ECLI:NL:RBLIM:2022:5284

Rechtbank Limburg

Datum uitspraak
6 juli 2022
Publicatiedatum
12 juli 2022
Zaaknummer
ROE 22/1183
Instantie
Rechtbank Limburg
Type
Uitspraak
Rechtsgebied
Bestuursrecht
Procedures
  • Mondelinge uitspraak
Vindplaatsen
  • Rechtspraak.nl
AI samenvatting door LexboostAutomatisch gegenereerd

Verlenging van de begunstigingstermijn van een last onder dwangsom in het bestuursrecht

In deze zaak heeft de voorzieningenrechter van de Rechtbank Limburg op 6 juli 2022 uitspraak gedaan in een geschil tussen Vreba Melkvee CV en het college van burgemeester en wethouders van de gemeente Venray.
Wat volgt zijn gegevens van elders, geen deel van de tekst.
Source: an optimization exercise on an open RTL-to-GDS flow (aim: small area and a short achievable clock period). Production flows keep margins and buffers that such runs may drop.

==> module qd256, before the edit <==
module qd256 (
    input  wire       clk,
    input  wire       rst,
    input  wire       cmd_valid,
    input  wire [2:0] cmd_op,
    input  wire [7:0] cmd_a,
    input  wire [7:0] cmd_b,
    output reg        res_valid,
    output reg  [7:0] res,
    output wire       err
);
    reg [7:0] acc;
    reg       err_q;
    wire       use_acc = cmd_op[2];                  
    wire       inv     = ~(cmd_op[0] ^ cmd_op[2]);   
    wire       no_b    = cmd_op[1];                  
    wire [7:0] l    = use_acc ? acc : cmd_a;
    wire [7:0] r    = no_b ? 8'h00 : cmd_b;
    wire       jl   = l[7];
    wire       negr = jl;
    wire       negl = inv & ~jl;
    wire       cin  = negr | negl;
    wire       nout = 1'b0;
    wire       flip = jl & (r[0] ^ (inv & l[0]));
    wire [6:0] ro = r[6:0] ^ {7{negr}};
    wire [6:0] lo = l[6:0] ^ {7{negl}};
    wire [7:0] g0 = {lo & ro, cin};
    wire [7:0] p0 = {lo ^ ro, 1'b0};
    wire [7:0] G1, P1, G2, P2, G3;
    assign G1[0]=g0[0]; assign P1[0]=p0[0];
    assign G1[1]=g0[1]|(p0[1]&g0[0]); assign P1[1]=p0[1]&p0[0];
    assign G1[2]=g0[2]; assign P1[2]=p0[2];
    assign G1[3]=g0[3]|(p0[3]&g0[2]); assign P1[3]=p0[3]&p0[2];
    assign G1[4]=g0[4]; assign P1[4]=p0[4];
    assign G1[5]=g0[5]|(p0[5]&g0[4]); assign P1[5]=p0[5]&p0[4];
    assign G1[6]=g0[6]; assign P1[6]=p0[6];
    assign G1[7]=g0[7]|(p0[7]&g0[6]); assign P1[7]=p0[7]&p0[6];
    assign G2[1:0]=G1[1:0]; assign P2[1:0]=P1[1:0];
    assign G2[2]=G1[2]|(P1[2]&G1[1]); assign P2[2]=P1[2]&P1[1];
    assign G2[3]=G1[3]|(P1[3]&G1[1]); assign P2[3]=P1[3]&P1[1];
    assign G2[5:4]=G1[5:4]; assign P2[5:4]=P1[5:4];
    assign G2[6]=G1[6]|(P1[6]&G1[5]); assign P2[6]=P1[6]&P1[5];
    assign G2[7]=G1[7]|(P1[7]&G1[5]); assign P2[7]=P1[7]&P1[5];
    assign G3[3:0]=G2[3:0];
    assign G3[4]=G2[4]|(P2[4]&G2[3]);
    assign G3[5]=G2[5]|(P2[5]&G2[3]);
    assign G3[6]=G2[6]|(P2[6]&G2[3]);
    assign G3[7]=G2[7]|(P2[7]&G2[3]);
    wire [6:0] cc = G3[6:0];
    wire [6:0] sum = p0[7:1] ^ cc;
    wire [6:0] k    = sum ^ {7{nout}} ^ {flip, 6'd0};
    wire [7:0] out  = {jl ^ r[7], k};
    wire       emits = cmd_op[2] ? ~cmd_op[1] : (cmd_op[1] ^ cmd_op[0]);
    always @(posedge clk) begin
        if (rst) begin
            acc       <= 8'h00;
            err_q     <= 1'b0;
            res_valid <= 1'b0;
        end else begin
            res_valid <= cmd_valid & emits;
            if (cmd_valid) begin
                case (cmd_op)
                    3'b011: acc <= 8'h00;
                    3'b100: acc <= out;
                    3'b101: acc <= cmd_b;
                    default: ;
                endcase
                if (cmd_op[2] & cmd_op[1])
                    err_q <= 1'b1;
            end
        end
    end
    always @(posedge clk)
        res <= out;
    assign err = err_q;
endmodule
Settings: LEC_CHECK=0, CAP_MARGIN=20, CORE_MARGIN=2, CORE_UTILIZATION=40, SLEW_MARGIN=20; clock period 10.0 ns.
standard.sh (not shown) runs the stock make flow with config.mk's settings and CLKGATE_MAP_FILE= SYNTH_SCRIPT=/design/flow/synth_recipe.tcl, a recipe that flattens the netlist after the stock synthesis.
==> flow/flow/run.sh <==
#!/bin/bash
# Own layout flow: the standard flow (standard synthesis unchanged) with
# plain buf_1 port buffers, an internal setup target for repair_timing
# (flow/knobs.txt) and, after CTS, a downsizing pass that keeps that target.
set -euo pipefail
cd "$(dirname "${BASH_SOURCE[0]}")/.."
KNOBS=$(cat flow/knobs.txt)
for h in flow/*.hook.tcl; do
  [ -e "$h" ] || continue
  v=$(basename "$h" .hook.tcl)
  export "${v}_TCL=$PWD/$h"
done
# shellcheck disable=SC2086
bash standard.sh $KNOBS \
  "BUFFER_PORTS_ARGS=-buffer_cell sky130_fd_sc_hd__buf_1" finish > make_finish.log 2>&1
==> flow/flow/PRE_FLOORPLAN.hook.tcl <==
# Re-map the synthesized logic for area (registers are left as they are);
# repair_timing later in the flow sizes the critical paths back up.
puts "hook: restructure for area"
if { [env_var_exists_and_non_empty DONT_USE_CELLS] } {
  set_dont_use $::env(DONT_USE_CELLS)
}
report_design_area
file mkdir $::env(OBJECTS_DIR)/rmp
restructure -target area -liberty_file [lindex $::env(LIB_FILES) 0] \
  -tielo_port sky130_fd_sc_hd__conb_1/LO -tiehi_port sky130_fd_sc_hd__conb_1/HI \
  -work_dir $::env(OBJECTS_DIR)/rmp -abc_logfile $::env(LOG_DIR)/rmp_abc.log
report_design_area
==> flow/flow/knobs.txt <==
SETUP_SLACK_MARGIN=5.5
Next try:
==> flow/design.v (replaced) <==
module qd256 (
    input  wire       clk,
    input  wire       rst,
    input  wire       cmd_valid,
    input  wire [2:0] cmd_op,
    input  wire [7:0] cmd_a,
    input  wire [7:0] cmd_b,
    output reg        res_valid,
    output reg  [7:0] res,
    output wire       err
);
    reg [7:0] acc;
    reg       err_q;
    wire       use_acc = cmd_op[2];                  
    wire       inv     = ~(cmd_op[0] ^ cmd_op[2]);   
    wire       no_b    = cmd_op[1];                  
    wire [7:0] l    = use_acc ? acc : cmd_a;
    wire [7:0] r    = no_b ? 8'h00 : cmd_b;
    wire       jl   = l[7];
    wire       sub  = jl | inv;
    wire       cin  = jl;
    wire       nout = inv & ~jl;
    wire       flip = jl & (r[0] ^ (inv & l[0]));
    wire [6:0] ro = r[6:0] ^ {7{sub}};
    wire [6:0] lo = l[6:0];
    wire [7:0] g0 = {lo & ro, cin};
    wire [7:0] p0 = {lo ^ ro, 1'b0};
    wire [7:0] g1 = g0 | (p0 & {g0[6:0], 1'b0});
    wire [7:0] p1 = p0 & {p0[6:0], 1'b0};
    wire [7:0] g2 = g1 | (p1 & {g1[5:0], 2'b0});
    wire [7:0] p2 = p1 & {p1[5:0], 2'b0};
    wire [7:0] g3 = g2 | (p2 & {g2[3:0], 4'b0});
    wire [6:0] cc = g3[6:0];
    wire [6:0] sum = p0[7:1] ^ cc;
    wire [6:0] k    = sum ^ {7{nout}} ^ {flip, 6'd0};
    wire [7:0] out  = {jl ^ r[7], k};
    wire       emits = cmd_op[2] ? ~cmd_op[1] : (cmd_op[1] ^ cmd_op[0]);
    always @(posedge clk) begin
        if (rst) begin
            acc       <= 8'h00;
            err_q     <= 1'b0;
            res_valid <= 1'b0;
        end else begin
            res_valid <= cmd_valid & emits;
            if (cmd_valid) begin
                case (cmd_op)
                    3'b011: acc <= 8'h00;
                    3'b100: acc <= out;
                    3'b101: acc <= cmd_b;
                    default: ;
                endcase
                if (cmd_op[2] & cmd_op[1])
                    err_q <= 1'b1;
            end
        end
    end
    always @(posedge clk)
        res <= out;
    assign err = err_q;
endmodule
What happened:
- The changed run aborted during floorplan
- synthesized area climbs by 2.7%
- synthesized cell count climbs by about 14%
No run of this note included a check of the RTL's function; only the layout flow was run.

[static timing again, ports no longer ideal]
The results above use ideal ports. As a check the final layout listed here was re-extracted and re-timed, cells and wires unchanged.
Step 1: set_driving_cell puts a clkbuf_16 on clk and a buf_2 on each other input, an assumption about the parent block.
Step 2 adds t to the input delays and takes it off the output delays; t is the mean of the earliest and latest rising clock arrival at the registers after step 1. Input paths then give back, and output paths get back, about the clock's delay inside the block.
Three values: ideal, step 1, step 2; two values: the first two.
run: the first run
t (ns): 0.306
setup slack, ns: 5.780 / 5.778 / 5.472
latest minus earliest clock arrival (ns): 0.004 / 0.004
pins driven straight from the clock port: 1
After both steps setup and hold are still met in the first run. For the first run, drivers alone change the setup slack by -0.002 ns; drivers and shift together by -0.308 ns.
Verweerder had verzoekster een last onder dwangsom opgelegd voor het zonder omgevingsvergunning realiseren van foliebassins en sleufsilo's op haar bedrijf. Verzoekster had hiertegen bezwaar gemaakt en een verzoek tot voorlopige voorziening ingediend. De voorzieningenrechter heeft het verzoek behandeld en geconcludeerd dat er onduidelijkheid bestond over de bevoegdheid van Gedeputeerde Staten (GS) in deze kwestie. Hoewel verweerder had aangegeven de begunstigingstermijn te willen verleggen tot het moment dat een besluit op de verklaring van geen bedenkingen (vvgb) was genomen, was niet duidelijk of deze bereidheid daadwerkelijk bestond.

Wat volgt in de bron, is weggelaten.